What does a pint of Pilsner lager have in common with contact lenses? Other than pleasantly altering your view of the world, both are Czech inventions, just as sugar cubes, snap fasteners, the plastic explosive Semtex, and others are. However small the Czech Republic might be in size and population, this is a country rich in ideas and innovation. ŠKODA is proud of sharing and continuing that tradition in the world of motoring.
When Leonardo Da Vinci first thought of contact lenses as an aid for the weak-sighted, he couldn't foresee that it would take another 400 odd years and the ingenuity of a Czech chemist to turn his idea into reality. And yet, it was Otto Wichterle (1913-1998), who had the insight that created a path to the soft contact lens as we know today. His paper "Hydrophilic gels for biological use", published in 1959 in the journal Nature, delivered the breakthrough in the quest extending through half a millennium.

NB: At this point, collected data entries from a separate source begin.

File: src/rtl/vcu_pkg.sv
package vcu_pkg;

    localparam int MID_W  = 16;
    localparam int DID_W  = 6;
    localparam int ADDR_W = 36;

    localparam logic [11:0] MASK_BASE = 12'h000;
    localparam logic [11:0] STAT_BASE = 12'h400;
    localparam logic [11:0] DBG_LO_A  = 12'h900;
    localparam logic [11:0] DBG_HI_A  = 12'h904;
    localparam logic [11:0] CTRL_A    = 12'hF00;
    localparam logic [11:0] GPEND_A   = 12'hF10;
    localparam logic [11:0] GSEL_A    = 12'hF14;
    localparam logic [11:0] XFER_A    = 12'hF20;

    localparam int CTRL_EN_BIT   = 31;
    localparam int CTRL_STOP_BIT = 2;

    typedef struct packed {
        logic [MID_W-1:0]  mid;
        logic [DID_W-1:0]  did;
        logic              wr;
        logic [ADDR_W-1:0] addr;
    } viol_rec_t;

    typedef enum logic [1:0] {
        XF_IDLE = 2'd0,
        XF_BUSY = 2'd1,
        XF_DONE = 2'd3
    } xfer_state_e;

    function automatic int words_for(int n);
        return (n + 31) / 32;
    endfunction

    function automatic int idx_bits(int nwords);
        return (nwords > 1) ? $clog2(nwords) : 1;
    endfunction

    function automatic logic [31:0] dbg_lo_word(viol_rec_t r);
        return {4'b0, r.addr[35:32], ~r.wr, r.wr, r.did, r.mid};
    endfunction

    function automatic logic is_onehot32(logic [31:0] v);
        return (v != 32'd0) && ((v & (v - 32'd1)) == 32'd0);
    endfunction

endpackage

File: src/rtl/vcu_slave_bits.sv
module vcu_slave_bits #(
    parameter int NUM_SLAVES = 40
) (
    input  logic                                         clk,
    input  logic                                         rst,
    input  logic [NUM_SLAVES-1:0]                        viol_i,
    input  logic                                         mask_we,
    input  logic                                         stat_we,
    input  logic [vcu_pkg::idx_bits(vcu_pkg::words_for(NUM_SLAVES))-1:0] wr_idx,
    input  logic [31:0]                                  wdata,
    input  logic [vcu_pkg::idx_bits(vcu_pkg::words_for(NUM_SLAVES))-1:0] rd_idx,
    output logic [31:0]                                  mask_rd,
    output logic [31:0]                                  stat_rd,
    output logic                                         hit_o
);
    localparam int NWORDS = vcu_pkg::words_for(NUM_SLAVES);
    localparam int WIDX_W = vcu_pkg::idx_bits(NWORDS);

    logic [NUM_SLAVES-1:0] mask_q;
    logic [NUM_SLAVES-1:0] stat_q;
    logic [NWORDS*32-1:0]  mask_ext;
    logic [NWORDS*32-1:0]  stat_ext;

    for (genvar s = 0; s < NUM_SLAVES; s++) begin : g_slave
        localparam logic [WIDX_W-1:0] WORD = WIDX_W'(s / 32);
        localparam int                BIT  = s % 32;
        always_ff @(posedge clk) begin
            if (rst) begin
                mask_q[s] <= 1'b1;
                stat_q[s] <= 1'b0;
            end else begin
                if (mask_we && wr_idx == WORD)
                    mask_q[s] <= wdata[BIT];
                if (viol_i[s])
                    stat_q[s] <= 1'b1;
                else if (stat_we && wr_idx == WORD && wdata[BIT])
                    stat_q[s] <= 1'b0;
            end
        end
    end

    always_comb begin
        mask_ext = '0;
        stat_ext = '0;
        mask_ext[NUM_SLAVES-1:0] = mask_q;
        stat_ext[NUM_SLAVES-1:0] = stat_q;
    end

    assign mask_rd = mask_ext[rd_idx*32 +: 32];
    assign stat_rd = stat_ext[rd_idx*32 +: 32];
    assign hit_o   = |(stat_q & ~mask_q);

endmodule

File: src/rtl/vcu_grp_capture.sv
module vcu_grp_capture
    import vcu_pkg::*;
#(
    parameter int NUM_GROUPS = 4
) (
    input  logic                       clk,
    input  logic                       rst,
    input  logic [NUM_GROUPS-1:0]      valid_i,
    input  viol_rec_t [NUM_GROUPS-1:0] recs_i,
    input  logic                       clr_we,
    input  logic [NUM_GROUPS-1:0]      clr_bits,
    output logic [NUM_GROUPS-1:0]      pend_o,
    output viol_rec_t [NUM_GROUPS-1:0] recs_o
);
    for (genvar g = 0; g < NUM_GROUPS; g++) begin : g_grp
        always_ff @(posedge clk) begin
            if (rst) begin
                pend_o[g] <= 1'b0;
                recs_o[g] <= '0;
            end else if (clr_we && clr_bits[g]) begin
                pend_o[g] <= 1'b0;
            end else if (valid_i[g] && !pend_o[g]) begin
                pend_o[g] <= 1'b1;
                recs_o[g] <= recs_i[g];
            end
        end
    end

endmodule

File: src/rtl/vcu_xfer.sv
module vcu_xfer
    import vcu_pkg::*;
#(
    parameter int NUM_GROUPS  = 4,
    parameter int XFER_CYCLES = 3
) (
    input  logic                       clk,
    input  logic                       rst,
    input  logic                       ctl_we,
    input  logic [31:0]                ctl_wdata,
    input  logic [NUM_GROUPS-1:0]      sel_i,
    input  viol_rec_t [NUM_GROUPS-1:0] recs_i,
    output xfer_state_e                state_o,
    output logic [31:0]                dbg_lo_o,
    output logic [31:0]                dbg_hi_o
);
    localparam int CNT_W = (XFER_CYCLES > 1) ? $clog2(XFER_CYCLES) : 1;

    logic [CNT_W-1:0] cnt_q;
    viol_rec_t        sel_rec;
    logic             sel_ok;

    always_comb begin
        sel_rec = '0;
        for (int g = 0; g < NUM_GROUPS; g++)
            if (sel_i[g]) sel_rec = sel_rec | recs_i[g];
    end

    assign sel_ok = is_onehot32(32'(sel_i));

    always_ff @(posedge clk) begin
        if (rst) begin
            state_o  <= XF_IDLE;
            cnt_q    <= '0;
            dbg_lo_o <= '0;
            dbg_hi_o <= '0;
        end else if (ctl_we && ctl_wdata == 32'd0) begin
            state_o <= XF_IDLE;
        end else if (ctl_we && ctl_wdata == 32'd1 && state_o == XF_IDLE) begin
            state_o <= XF_BUSY;
            cnt_q   <= CNT_W'(XFER_CYCLES - 1);
        end else if (state_o == XF_BUSY) begin
            if (cnt_q == '0) begin
                state_o <= XF_DONE;
                if (sel_ok) begin
                    dbg_lo_o <= dbg_lo_word(sel_rec);
                    dbg_hi_o <= sel_rec.addr[31:0];
                end
            end else begin
                cnt_q <= cnt_q - 1'b1;
            end
        end
    end

endmodule

File: src/rtl/viol_capture_unit.sv
module viol_capture_unit
    import vcu_pkg::*;
#(
    parameter int NUM_SLAVES  = 40,
    parameter int NUM_GROUPS  = 4,
    parameter int XFER_CYCLES = 3
) (
    input  logic                         clk,
    input  logic                         rst,
    input  logic                         reg_we,
    input  logic [11:0]                  reg_addr,
    input  logic [31:0]                  reg_wdata,
    output logic [31:0]                  reg_rdata,
    input  logic [NUM_SLAVES-1:0]        slv_viol,
    input  logic [NUM_GROUPS-1:0]        grp_valid,
    input  logic [NUM_GROUPS*MID_W-1:0]  grp_mid,
    input  logic [NUM_GROUPS*DID_W-1:0]  grp_did,
    input  logic [NUM_GROUPS-1:0]        grp_wr,
    input  logic [NUM_GROUPS*ADDR_W-1:0] grp_addr,
    output logic                         irq
);
    localparam int NWORDS = words_for(NUM_SLAVES);
    localparam int WIDX_W = idx_bits(NWORDS);

    logic                       aligned, word_ok, in_mask, in_stat;
    logic [WIDX_W-1:0]          widx;
    logic [31:0]                mask_rd, stat_rd, dbg_lo, dbg_hi;
    logic                       hit, en_q;
    logic [NUM_GROUPS-1:0]      sel_q, grp_pend;
    viol_rec_t [NUM_GROUPS-1:0] recs_in, recs_held;
    xfer_state_e                xst;

    assign aligned = (reg_addr[1:0] == 2'b00);
    assign word_ok = int'(reg_addr[9:2]) < NWORDS;
    assign in_mask = aligned && word_ok && reg_addr[11:10] == MASK_BASE[11:10];
    assign in_stat = aligned && word_ok && reg_addr[11:10] == STAT_BASE[11:10];
    assign widx    = reg_addr[2 +: WIDX_W];

    for (genvar g = 0; g < NUM_GROUPS; g++) begin : g_unpack
        assign recs_in[g] = {grp_mid[g*MID_W +: MID_W], grp_did[g*DID_W +: DID_W],
                             grp_wr[g], grp_addr[g*ADDR_W +: ADDR_W]};
    end

    vcu_slave_bits #(.NUM_SLAVES(NUM_SLAVES)) u_bits (
        .clk(clk), .rst(rst), .viol_i(slv_viol),
        .mask_we(reg_we && in_mask), .stat_we(reg_we && in_stat),
        .wr_idx(widx), .wdata(reg_wdata), .rd_idx(widx),
        .mask_rd(mask_rd), .stat_rd(stat_rd), .hit_o(hit)
    );

    vcu_grp_capture #(.NUM_GROUPS(NUM_GROUPS)) u_grp (
        .clk(clk), .rst(rst), .valid_i(grp_valid), .recs_i(recs_in),
        .clr_we(reg_we && reg_addr == GPEND_A),
        .clr_bits(reg_wdata[NUM_GROUPS-1:0]),
        .pend_o(grp_pend), .recs_o(recs_held)
    );

    vcu_xfer #(.NUM_GROUPS(NUM_GROUPS), .XFER_CYCLES(XFER_CYCLES)) u_xfer (
        .clk(clk), .rst(rst), .ctl_we(reg_we && reg_addr == XFER_A),
        .ctl_wdata(reg_wdata), .sel_i(sel_q), .recs_i(recs_held),
        .state_o(xst), .dbg_lo_o(dbg_lo), .dbg_hi_o(dbg_hi)
    );

    always_ff @(posedge clk) begin
        if (rst) begin
            en_q  <= 1'b0;
            sel_q <= '0;
        end else if (reg_we) begin
            if (reg_addr == CTRL_A) begin
                if (reg_wdata[CTRL_STOP_BIT])     en_q <= 1'b0;
                else if (reg_wdata[CTRL_EN_BIT])  en_q <= 1'b1;
            end
            if (reg_addr == GSEL_A) sel_q <= reg_wdata[NUM_GROUPS-1:0];
        end
    end

    assign irq = en_q & hit;

    always_comb begin
        reg_rdata = '0;
        if (in_mask)      reg_rdata = mask_rd;
        else if (in_stat) reg_rdata = stat_rd;
        else begin
            case (reg_addr)
                DBG_LO_A: reg_rdata = dbg_lo;
                DBG_HI_A: reg_rdata = dbg_hi;
                CTRL_A:   reg_rdata = {en_q, 31'b0};
                GPEND_A:  reg_rdata = 32'(grp_pend);
                GSEL_A:   reg_rdata = 32'(sel_q);
                XFER_A:   reg_rdata = {30'b0, xst};
                default:  reg_rdata = '0;
            endcase
        end
    end

endmodule


File: config.mk
export PLATFORM = sky130hd
export DESIGN_NAME = viol_capture_unit
export DESIGN_NICKNAME = d
export VERILOG_FILES = /design/src/rtl/vcu_pkg.sv /design/src/rtl/vcu_slave_bits.sv /design/src/rtl/vcu_grp_capture.sv /design/src/rtl/vcu_xfer.sv /design/src/rtl/viol_capture_unit.sv
export SDC_FILE = /design/constraint.sdc
export NUM_CORES = 1
export LEC_CHECK = 0
export BUFFER_PORTS_ARGS = -buffer_cell sky130_fd_sc_hd__buf_2
export CAP_MARGIN = 20
export CORE_UTILIZATION = 40
export CTS_BUF_LIST = sky130_fd_sc_hd__clkbuf_4 sky130_fd_sc_hd__clkbuf_8 sky130_fd_sc_hd__clkbuf_16
export CTS_CLUSTER_DIAMETER = 120
export DETAILED_ROUTE_END_ITERATION = 8
export GPL_ROUTABILITY_DRIVEN = 0
export SYNTH_ARGS = -nofsm -noshare
export SYNTH_HDL_FRONTEND = slang
export SYNTH_SLANG_ARGS = --single-unit
File: constraint.sdc
create_clock -name clk -period 3 [get_ports clk]
set_clock_uncertainty 0.05 [all_clocks]
set_input_delay 0.3 -clock clk [delete_from_list [all_inputs] [get_ports clk]]
set_output_delay 0.3 -clock clk [all_outputs]
set_load 0.005 [all_outputs]
==> results.py, run 1 <==
metrics = {
    "placement": {
        "port_buffers": 359,
        "placedCellCount": 2567,
        "pre_cts_slack_ps": -42.4,
        "dpl_cell_area_um2": 19300,
        "dpl.hpwl_mm": 40.9,
    },
    "synth": {
        "synth.area.top_cells": "dfxtp_1 (46%), mux2i_1 (15%), nor2_1 (6.4%)",
        "synth_cells": 1766,
        "synth-edff-count": 0,
        "synthArstFlopShare_pct": 0,
        "synth_top_area_share_pct": 46.5,
        "synth.most_common_cell": "dfxtp_1",
        "ys_types": 52,
        "synth.avg_cell_area_um2": 9.48,
        "ys_ff_latch": 389,
        "synth_ff_type": "dfxtp_1",
        "syn_nets": 2094,
        "synth_commonest_cells": "dfxtp_1 (389), nor2_1 (284), mux2i_1 (243)",
        "yosysWarningCount": 0,
        "seq_area_frac_synth_pct": 46.5,
        "syn-cell-area_um2": 16700,
        "yosysTopAreaCell": "dfxtp_1",
    },
    "setup_path": {
        "r2r_end": "u_xfer.dbg_lo_o[20]",
        "reg2reg_slack_ps": 710,
        "cp_num_cells": 8,
        "crit_path_end": "reg_rdata[12]",
        "critPathCaptureType": "output port",
        "worstPathCellList": "buf_2 > or4_1 > buf_4 > nor4_2 > buf_4 > a22oi_1 > nand2_1 > buf_2",
        "cp.arrival_ps": 2430,
        "critical_path_class": "in -> out",
        "crit_path_max_fanout": 16,
        "startpoint": "reg_addr[4]",
        "reg2reg_from": "sel_q[0]",
        "worst_setup_path_start_kind": "input port",
        "critPathBufInv": 4,
        "cp.required_ps": 2650,
        "slowest_stage": "or4_1",
        "reg2regPathDepth": 6,
        "slowest_delay_ps": 550,
        "crit_family": "simple AND/OR/NAND/NOR gates",
    },
    "clock_tree": {
        "cts_tree": "yes",
        "clockBufferDepth": 3,
        "clock-sinks": 389,
        "cts-root-buf": "clkbuf_16",
        "numCtsBuffers": 43,
        "h-tree-depth": 2,
        "cts_resized": 0,
        "path_clk_slew_ps": 60,
        "cts_hold_buf": 316,
        "clk_latency_ps": 580,
        "postCtsSetupBuffers": 0,
    },
    "floorplan": {
        "die_h_um": 207,
        "start_util_pct": 40.7,
        "dieArea_um2": 42700,
        "io_pins": 360,
        "rows": 74,
        "dieWidth_um": 207,
        "core_um2": 41100,
    },
    "power_and_ir_drop": {
        "finalPower_mw": 12.4,
        "p_leak_nw": 10.2,
        "vdd_drop_max_v": 0.000474,
        "power_density_nw_per_um2": 517,
    },
    "drt": {
        "vias_per_cell": 5.49,
        "drt_iter0_drc": 1491,
        "drtAntennaViolNets": 0,
        "drtPass1Iterations": 9,
        "drc_errors": 21,
        "wl_mm": 62.5,
        "wl_per_cell_um": 21.1,
        "vias": 16261,
    },
    "layout": {
        "num-fill-cells": 3513,
        "num_antenna_cells": 0,
        "instances_no_fill": 2960,
        "final_area_um2": 24000,
        "area_growth_pct": 43.0,
        "drive_gt1_share_pct": 23.8,
        "final_net_count": 2724,
    },
    "run": {
        "maxCapViolations": 0,
    },
    "hold_path": {
        "hp-class": "in -> reg",
    },
    "global_route": {
        "track_usage_pct": 28.5,
        "overflow": 0,
        "antenna_found_initial": 0,
        "grt_pass1_wl_mm": 93.4,
        "grt_max_degree": 99,
        "grt_pass1_vias": 16214,
    },
    "sta": {
        "tightest_slew_ps": 1010,
        "finalSetupViolations": 0,
        "grt_setup_unrepaired": "false",
        "period_minus_slack_ps": 2780,
        "setup_tns_ps": 0,
        "relSlewSlack_pct": 32.4,
        "max_freq_ghz": 0.359,
        "layout_setup_ws_ps": 217,
        "slew_violations": 0,
        "finalCritPeriodShare_pct": 92.8,
        "hold_viol": 0,
    },
    "outcome": {
        "status": "finished with violations",
        "violations": "DRC",
    },
}
## flip-flops by register name (all words and copies together) (netlist names)
signal / flops
u_xfer.dbg_lo_o: 28
u_bits.mask_ext: 40
u_xfer.dbg_hi_o: 32
u_grp.pend_o: 4
en_q: 1
u_xfer.cnt_q: 2
sel_q: 4
u_xfer.state_o: 2
u_grp.recs_o: 236
u_bits.stat_ext: 40
## how the worst min path moves through the flow
stage                          endpoint                start  depth (start not counted)  slack, ps
detailed placement  u_bits.mask_ext[25]  u_bits.mask_ext[25]                          2        420
global placement    u_bits.mask_ext[30]  u_bits.mask_ext[30]                          2        420
CTS                            sel_q[0]         reg_wdata[0]                          3         50
global route                   sel_q[0]         reg_wdata[0]                          3        100
finish                         sel_q[0]         reg_wdata[0]                          3         80
floorplan           u_bits.stat_ext[10]        reg_wdata[10]                          1        360
## layout by cell type (no fill, tap or decap), types with 72 or more instances in the layout
master / n
nand2_1: 104
dlygate4sd3_1: 316
inv_1: 84
buf_2: 358
dfxtp_1: 385
a21oi_1: 72
nor2_1: 284
mux2i_1: 243
## metrics by stage
step / utilization [%] / hold slack [ps]
global placement: 47.0 / 415
CTS: 58.3 / 53.3
floorplan: - / 359
finish: 58.3 / 77.2
detailed placement: 47.0 / 424
global route: 58.3 / 105
## tightest hold or removal path, stage by stage
cell     delay, ps
buf_2          200
nand3_1        100
a21oi_1         60
## kinds of logic after synthesis
| family | Yosys count | synth area share (%) |
|---|---|---|
| xor+xnor | 1 | 0.0523 |
| flops | 389 | 46.5 |
| simple gates | 497 | 13.1 |
| fa+ha+maj | 1 | 0.0747 |
| buf+inv | 236 | 5.66 |
| mux | 246 | 14.9 |
| compound gates | 396 | 19.8 |
## metal layers
layer	global-route usage (%)	vias to the layer above	share of wire, %
met5	0	-	0
met4	9.93	0	2.7
met3	4.46	106	6.7
met2	46.6	671	47
met1	38.0	7837	44
li1	-	7647	-
## final cells by class
class,instances,area [um^2],area share [%]
multi-input cells,1141,8120,33.9
repair buffers,737,5590,23.3
well taps,532,666,2.78
flip-flops and latches,389,7800,32.6
clock inverters,11,119,0.496
clock buffers,66,1350,5.63
inverters,84,315,1.32
## power by group
part,internal [mW],switching (mW)
clock network,3.27,2.22
registers,5.40,0.147
logic,0.737,0.613
total,9.40,2.98
No activity file was read; power rests on OpenSTA's default activity.
==> inputs of run 2 (changes only) <==
--- a/config.mk
+++ b/config.mk
@@ -7,11 +7,14 @@
 export LEC_CHECK = 0
 export BUFFER_PORTS_ARGS = -buffer_cell sky130_fd_sc_hd__buf_2
 export CAP_MARGIN = 20
+export CELL_PAD_IN_SITES_DETAIL_PLACEMENT = 1
+export CELL_PAD_IN_SITES_GLOBAL_PLACEMENT = 1
 export CORE_UTILIZATION = 40
-export CTS_BUF_LIST = sky130_fd_sc_hd__clkbuf_4 sky130_fd_sc_hd__clkbuf_8 sky130_fd_sc_hd__clkbuf_16
+export CTS_BUF_LIST = sky130_fd_sc_hd__clkbuf_16
 export CTS_CLUSTER_DIAMETER = 120
 export DETAILED_ROUTE_END_ITERATION = 8
 export GPL_ROUTABILITY_DRIVEN = 0
+export PLACE_DENSITY_LB_ADDON = 0.1
 export SYNTH_ARGS = -nofsm -noshare
 export SYNTH_HDL_FRONTEND = slang
 export SYNTH_SLANG_ARGS = --single-unit
==> run 2 against run 1 <==
  * The run still ends with DRC left
  * Clock power decreased by 7.8%
  * Total power decreased by 3.0%
  * Die area unchanged
  * First-iteration DRC count decreased by 26%
  * Cell area decreased by 0.61%
  * Critical path depth unchanged
  * Utilization decreased by 0.35 points
  * Combinational power increased by 4%
  * Non-clock buffer count decreased by 6
  * Routed wire length increased by 11%
  * Via count increased by 2.0%
  * Worst setup slack got worse by 1.2 ps
  * Largest cell class unchanged
  * Highest routed layer unchanged
==> results.py, run 2 (synthesized netlist as in run 1, its figures left out) <==
metrics = {
    "outcome": {
        "status": "finished with violations",
        "violations": "DRC",
    },
    "run": {
        "maxCapViolations": 0,
    },
    "sta": {
        "hold_viol": 0,
        "finalCritPeriodShare_pct": 92.8,
        "tightest_slew_ps": 818,
        "slew_violations": 0,
        "finalSetupViolations": 0,
        "relSlewSlack_pct": 45.5,
        "grt_setup_unrepaired": "false",
        "max_freq_ghz": 0.359,
        "setup_tns_ps": 0,
        "timing.hold.ws_ps": 14.2,
        "period_minus_slack_ps": 2780,
    },
    "floorplan": {
        "io_pins": 360,
        "core_um2": 41100,
        "die_h_um": 207,
        "dieArea_um2": 42700,
        "start_util_pct": 40.7,
        "dieWidth_um": 207,
        "rows": 74,
    },
    "clock_tree": {
        "clk_latency_ps": 580,
        "cts-root-buf": "clkbuf_16",
        "cts_tree": "yes",
        "clockBufferDepth": 3,
        "path_clk_slew_ps": 60,
        "postCtsSetupBuffers": 0,
        "numCtsBuffers": 45,
        "clock-sinks": 389,
        "h-tree-depth": 2,
    },
    "global_route": {
        "track_usage_pct": 31.9,
        "grt_pass1_vias": 17763,
        "grt_max_degree": 93,
        "grt_pass1_wl_mm": 104,
        "overflow": 0,
        "antenna_found_initial": 2,
    },
    "drt": {
        "drtPass1Iterations": 8,
        "wl_mm": 69.5,
        "wl_per_cell_um": 23.5,
        "drc_errors": 28,
        "vias": 16591,
        "vias_per_cell": 5.61,
        "drtAntennaViolNets": 0,
        "drt_iter0_drc": 1105,
    },
    "power_and_ir_drop": {
        "p_leak_nw": 10.1,
        "power_density_nw_per_um2": 504,
        "vdd_drop_max_v": 0.000463,
    },
    "layout": {
        "largest-register": "u_grp.recs_o",
        "layout_commonest_cell": "dfxtp_1",
        "final_net_count": 2720,
        "layout_common_cells": "dfxtp_1 (385), buf_2 (358), dlygate4sd3_1 (315)",
        "multiInputGateArea_um2": 8120,
        "final_area_um2": 23800,
        "largest_register_ffs": 236,
        "seq_area_um2": 7800,
        "area_growth_pct": 42.2,
        "drive_gt1_share_pct": 22.5,
        "num-fill-cells": 4595,
    },
    "setup_path": {
        "critPathCaptureType": "output port",
        "worst_setup_path_start_kind": "input port",
        "crit_path_max_fanout": 16,
        "cp.arrival_ps": 2430,
        "critical_path_class": "in -> out",
        "cp.required_ps": 2650,
        "reg2regPathDepth": 6,
    },
    "placement": {
        "port_buffers": 359,
        "dpl.hpwl_mm": 43.0,
        "dpl_cell_area_um2": 19300,
    },
    "hold_path": {
        "hp-class": "in -> reg",
        "hold_depth": 3,
    },
}
## run 2: changes by cell type in the layout (fill, tap and decap cells not counted), moves of 3 or more
cell,delta
buf_12,+4
buf_4,-9
clkbuf_16,+3
clkbuf_4,-7
clkbuf_8,-16
clkinv_1,+11
clkinv_2,-5
inv_1,+19
inv_6,-3
## run 2: power by group
| part | switching [mW] | total, mW | internal, mW |
|---|---|---|---|
| sequential | 0.156 | 5.55 | 5.40 |
| clock | 2.22 | 5.05 | 2.83 |
| combinational | 0.661 | 1.40 | 0.741 |
| total | 3.04 | 12.0 | 8.97 |
## run 2: timing repair
action                    in CTS  in global routing
resized for setup              0                  0
hold endpoints to repair     308                  1
hold buffers                 314                  1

However, it was a US company which turned the idea into an economic success after buying the rights to produce the lenses in the mid-1960s.
Although Professor Wichterle's merits are undoubted, there has been some dispute on another invention attributed to a Czech scholar by his fellow countrymen: the lightning conductor. While internationally regarded as the brainchild of Benjamin Franklin, Czech science historians often cite the 18th century Catholic priest, theologian and natural scientist Prokop Diviš (1698-1765) as the original inventor.
The fact is both inventors built apparatuses conducting the electricity from lightning strikes to the ground around 1750.